We’d found ourselves plunked between two other rope “scenes”. They were both trying out a new kind of chest harness. Something that they’d learned earlier. Daddy asked me if I’d wanted to try it. He had a hopeful look on his face and rope in his hand. I’d just gotten done telling a friend that I hadn’t really had rope on me since Shibaricon and wasn’t holding out much hope for this being “the scene” for us to start playing with it again. I was hopeful that we’d start using it again. That we’d start together again with it. Hope. The dirtiest four-letter word of all sometimes.
I’d been asking Daddy off and on for a couple of months about playing with rope. But after getting shut down so many times, I’d figured that I’d just fucking blew it with all the bitching I did. Instead of getting my point across about HOW I loved rope when it’s used in certain ways, it came off as how I didn’t like rope when it was used in certain other ways. I got tired of saying that we were lost when it came to rope. Instead, I just laughed it off and told my friends that we just didn’t have time to play with it anymore. But that it was okay. We did other things.
I’m sure that one or two of them couldn’t have felt any sorrier for me. I know I’ve been feeling pretty sorry for myself.
He started to tie the rope around my chest. I leaned back into him, I brought my hand up and touched his face. I smiled at him, I whispered to him, I touched his leg. I leaned forward, trying to catch his attention. Trying desperately to let him know that I wanted his rope. I wanted us to play again. I wanted it to be like it used to be. The connection. The attention. I wanted just something to go right with it.

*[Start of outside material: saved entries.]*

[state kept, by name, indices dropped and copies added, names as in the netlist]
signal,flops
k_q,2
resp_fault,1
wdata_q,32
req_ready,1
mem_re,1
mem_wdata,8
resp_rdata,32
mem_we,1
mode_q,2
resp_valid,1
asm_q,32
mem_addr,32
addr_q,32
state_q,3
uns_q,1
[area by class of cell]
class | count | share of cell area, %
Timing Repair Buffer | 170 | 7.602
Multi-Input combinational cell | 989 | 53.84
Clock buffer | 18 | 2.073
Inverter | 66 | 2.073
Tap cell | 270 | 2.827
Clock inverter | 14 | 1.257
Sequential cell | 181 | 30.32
--- config.mk ---
export PLATFORM = sky130hd
export DESIGN_NAME = pipe_ctrl
export DESIGN_NICKNAME = d
export VERILOG_FILES = /design/src/rtl/pipe_ctrl_pkg.sv /design/src/rtl/pipe_ctrl_hold_watchdog.sv /design/src/rtl/pipe_ctrl.sv
export SDC_FILE = /design/constraint.sdc
export NUM_CORES = 1
export LEC_CHECK = 0
export ABC_AREA = 1
export CORE_MARGIN = 2
export CORE_UTILIZATION = 43
export CTS_CLUSTER_SIZE = 24
export DETAILED_ROUTE_END_ITERATION = 7
export PLACE_DENSITY = 0.78
export REMOVE_ABC_BUFFERS = 1
export SYNTH_ARGS = -nofsm -noshare
export SYNTH_HDL_FRONTEND = slang
export SYNTH_HIERARCHICAL = 1
export SYNTH_SLANG_ARGS = --single-unit
--- constraint.sdc ---
create_clock -name clk -period 1.3 [get_ports clk]
set_input_delay 0.195 -clock clk [delete_from_list [all_inputs] [get_ports clk]]
set_output_delay 0.195 -clock clk [all_outputs]
set_load 0.02 [all_outputs]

And got nothing back. I became the diningroom chair. And as diningroom chairs are wont to do, I became useful for a purpose, but not the one which I’d intended. It was like the entire last couple of years of rope was just gone. We'd forgotten how to do something that used to be so simple for us as connecting with rope.

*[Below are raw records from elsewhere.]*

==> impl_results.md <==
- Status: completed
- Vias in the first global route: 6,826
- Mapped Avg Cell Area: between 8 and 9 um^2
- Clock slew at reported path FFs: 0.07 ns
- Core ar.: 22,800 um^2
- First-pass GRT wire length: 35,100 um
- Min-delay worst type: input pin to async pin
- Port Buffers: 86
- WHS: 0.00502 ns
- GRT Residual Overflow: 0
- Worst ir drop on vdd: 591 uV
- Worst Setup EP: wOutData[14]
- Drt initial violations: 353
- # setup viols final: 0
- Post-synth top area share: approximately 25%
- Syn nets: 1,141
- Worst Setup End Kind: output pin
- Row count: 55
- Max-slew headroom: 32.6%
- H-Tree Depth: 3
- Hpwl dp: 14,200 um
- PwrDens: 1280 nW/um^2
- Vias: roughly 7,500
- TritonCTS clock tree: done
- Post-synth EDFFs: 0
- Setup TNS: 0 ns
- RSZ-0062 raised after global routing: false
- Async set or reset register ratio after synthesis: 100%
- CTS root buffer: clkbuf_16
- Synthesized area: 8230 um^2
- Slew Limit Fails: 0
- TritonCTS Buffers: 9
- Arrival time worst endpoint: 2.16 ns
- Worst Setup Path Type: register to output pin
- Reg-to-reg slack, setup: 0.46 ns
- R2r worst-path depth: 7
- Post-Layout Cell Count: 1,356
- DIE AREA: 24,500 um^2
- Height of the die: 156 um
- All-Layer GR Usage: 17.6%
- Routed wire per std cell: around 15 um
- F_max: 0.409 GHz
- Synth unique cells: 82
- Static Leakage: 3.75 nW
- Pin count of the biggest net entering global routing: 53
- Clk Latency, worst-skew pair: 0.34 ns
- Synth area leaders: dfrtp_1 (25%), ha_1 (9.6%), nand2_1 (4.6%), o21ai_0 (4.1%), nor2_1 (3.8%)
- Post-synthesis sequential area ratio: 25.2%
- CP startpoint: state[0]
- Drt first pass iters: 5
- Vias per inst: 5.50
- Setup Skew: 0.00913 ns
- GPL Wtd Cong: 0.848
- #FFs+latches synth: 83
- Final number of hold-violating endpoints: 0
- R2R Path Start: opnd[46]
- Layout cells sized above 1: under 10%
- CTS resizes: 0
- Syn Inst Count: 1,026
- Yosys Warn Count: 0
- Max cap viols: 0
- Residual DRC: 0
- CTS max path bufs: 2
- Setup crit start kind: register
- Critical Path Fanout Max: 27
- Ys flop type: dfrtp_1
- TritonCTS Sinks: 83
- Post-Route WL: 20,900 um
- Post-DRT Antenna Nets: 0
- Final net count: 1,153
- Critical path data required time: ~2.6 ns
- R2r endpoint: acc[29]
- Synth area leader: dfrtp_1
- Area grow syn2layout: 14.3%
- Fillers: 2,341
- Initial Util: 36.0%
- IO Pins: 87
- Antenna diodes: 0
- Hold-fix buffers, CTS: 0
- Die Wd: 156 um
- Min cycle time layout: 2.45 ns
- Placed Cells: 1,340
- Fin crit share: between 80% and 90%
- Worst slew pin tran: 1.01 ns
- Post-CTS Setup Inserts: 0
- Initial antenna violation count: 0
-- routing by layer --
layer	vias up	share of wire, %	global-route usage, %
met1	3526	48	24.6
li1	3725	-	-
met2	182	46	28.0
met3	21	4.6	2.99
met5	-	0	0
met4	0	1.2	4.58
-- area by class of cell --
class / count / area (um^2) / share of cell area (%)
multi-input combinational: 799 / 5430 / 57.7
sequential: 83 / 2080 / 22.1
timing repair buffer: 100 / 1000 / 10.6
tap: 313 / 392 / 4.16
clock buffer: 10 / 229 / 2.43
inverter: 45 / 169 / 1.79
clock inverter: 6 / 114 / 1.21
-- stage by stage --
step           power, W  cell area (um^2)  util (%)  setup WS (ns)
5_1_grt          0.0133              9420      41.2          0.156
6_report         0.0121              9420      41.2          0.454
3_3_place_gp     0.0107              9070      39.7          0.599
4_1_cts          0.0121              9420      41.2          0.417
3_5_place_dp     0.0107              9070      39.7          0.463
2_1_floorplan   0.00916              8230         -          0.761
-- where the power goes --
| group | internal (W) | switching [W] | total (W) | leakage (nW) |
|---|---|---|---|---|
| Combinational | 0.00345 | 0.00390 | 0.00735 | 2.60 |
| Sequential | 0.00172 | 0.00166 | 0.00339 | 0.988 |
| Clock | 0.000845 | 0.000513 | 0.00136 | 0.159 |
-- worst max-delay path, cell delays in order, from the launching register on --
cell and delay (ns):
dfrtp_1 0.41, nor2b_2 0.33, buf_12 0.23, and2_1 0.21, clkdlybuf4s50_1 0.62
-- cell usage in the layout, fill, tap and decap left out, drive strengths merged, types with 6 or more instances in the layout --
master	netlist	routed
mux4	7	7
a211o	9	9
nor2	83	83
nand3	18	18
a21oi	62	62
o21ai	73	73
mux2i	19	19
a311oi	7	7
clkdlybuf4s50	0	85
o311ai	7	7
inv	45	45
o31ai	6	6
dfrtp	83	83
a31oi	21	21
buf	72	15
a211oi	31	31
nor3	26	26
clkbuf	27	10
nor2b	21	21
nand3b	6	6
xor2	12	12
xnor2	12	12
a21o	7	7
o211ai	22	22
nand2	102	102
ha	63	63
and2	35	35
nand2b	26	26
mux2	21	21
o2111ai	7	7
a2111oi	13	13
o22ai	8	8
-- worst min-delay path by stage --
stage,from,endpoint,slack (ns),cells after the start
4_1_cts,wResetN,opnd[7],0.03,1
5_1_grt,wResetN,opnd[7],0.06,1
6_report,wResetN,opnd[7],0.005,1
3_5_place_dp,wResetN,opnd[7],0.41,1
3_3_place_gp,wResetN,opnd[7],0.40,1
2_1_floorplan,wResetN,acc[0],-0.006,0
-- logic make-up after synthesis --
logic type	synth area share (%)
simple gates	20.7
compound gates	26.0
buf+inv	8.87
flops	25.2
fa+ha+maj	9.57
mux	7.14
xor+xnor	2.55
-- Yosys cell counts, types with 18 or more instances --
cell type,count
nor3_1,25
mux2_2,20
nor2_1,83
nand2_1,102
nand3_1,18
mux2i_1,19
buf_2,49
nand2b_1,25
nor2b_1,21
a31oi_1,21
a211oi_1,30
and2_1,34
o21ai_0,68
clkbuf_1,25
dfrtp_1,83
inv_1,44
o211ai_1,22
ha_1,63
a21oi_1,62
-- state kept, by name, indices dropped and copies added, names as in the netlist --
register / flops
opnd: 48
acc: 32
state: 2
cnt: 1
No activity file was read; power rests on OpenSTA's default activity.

After he’d tied me, we adjusted a few things, moved some rope that was slipping, and got it done. I looked around and focused on Daddy. He was looking at the ropework being done by others. He was paying attention to the rope.
And I lost it. I was too disappointed to speak. I was too upset to talk. And I just wanted out of the damned rope. I’d gone from hopeful, to trying to get him to remember, to just giving up on all of it. And who says rope isn’t amazing?
He’d looked at me and said that I wasn’t here with him. I knew what he was saying, but when I’m that upset, I tend to mouth off. I said that he’d just tied me, where else would I be? His face was different. He was upset. He was trying to figure out what the hell had happened. And he kept asking me about what I was feeling.
Until I finally thought, I’ve already given up on the rope. He might as well know it. And because I was hurt, I said the words that I vowed that I’d never say to him.
I blurted out everything: How I felt like the chair. How he was tying the rope, not the girl. How it used to be different.
He said that I needed to cut him some slack. It had been a while since he’d tied. I know it has. I’m there.
To try to salvage something, I asked him to tie ME. I didn’t care how the rope looked, how pretty it was, how the knots went. All I cared about was HIM tying ME. Both of us, using the rope to relearn how to do something that we’d forgotten how to do. Using the strings to pull each other into our personal space. To use the rope to start to mend us.
I smiled when he grabbed me. I wanted it to be a hot, sexy scene, but instead, I was too happy that he’d actually remembered how to do this, that my laughter got the better of me. And as usual, things devolved into another bout with those unintended consequences. During which all I could think of was one thing:
If you want me there with you, use ROPE!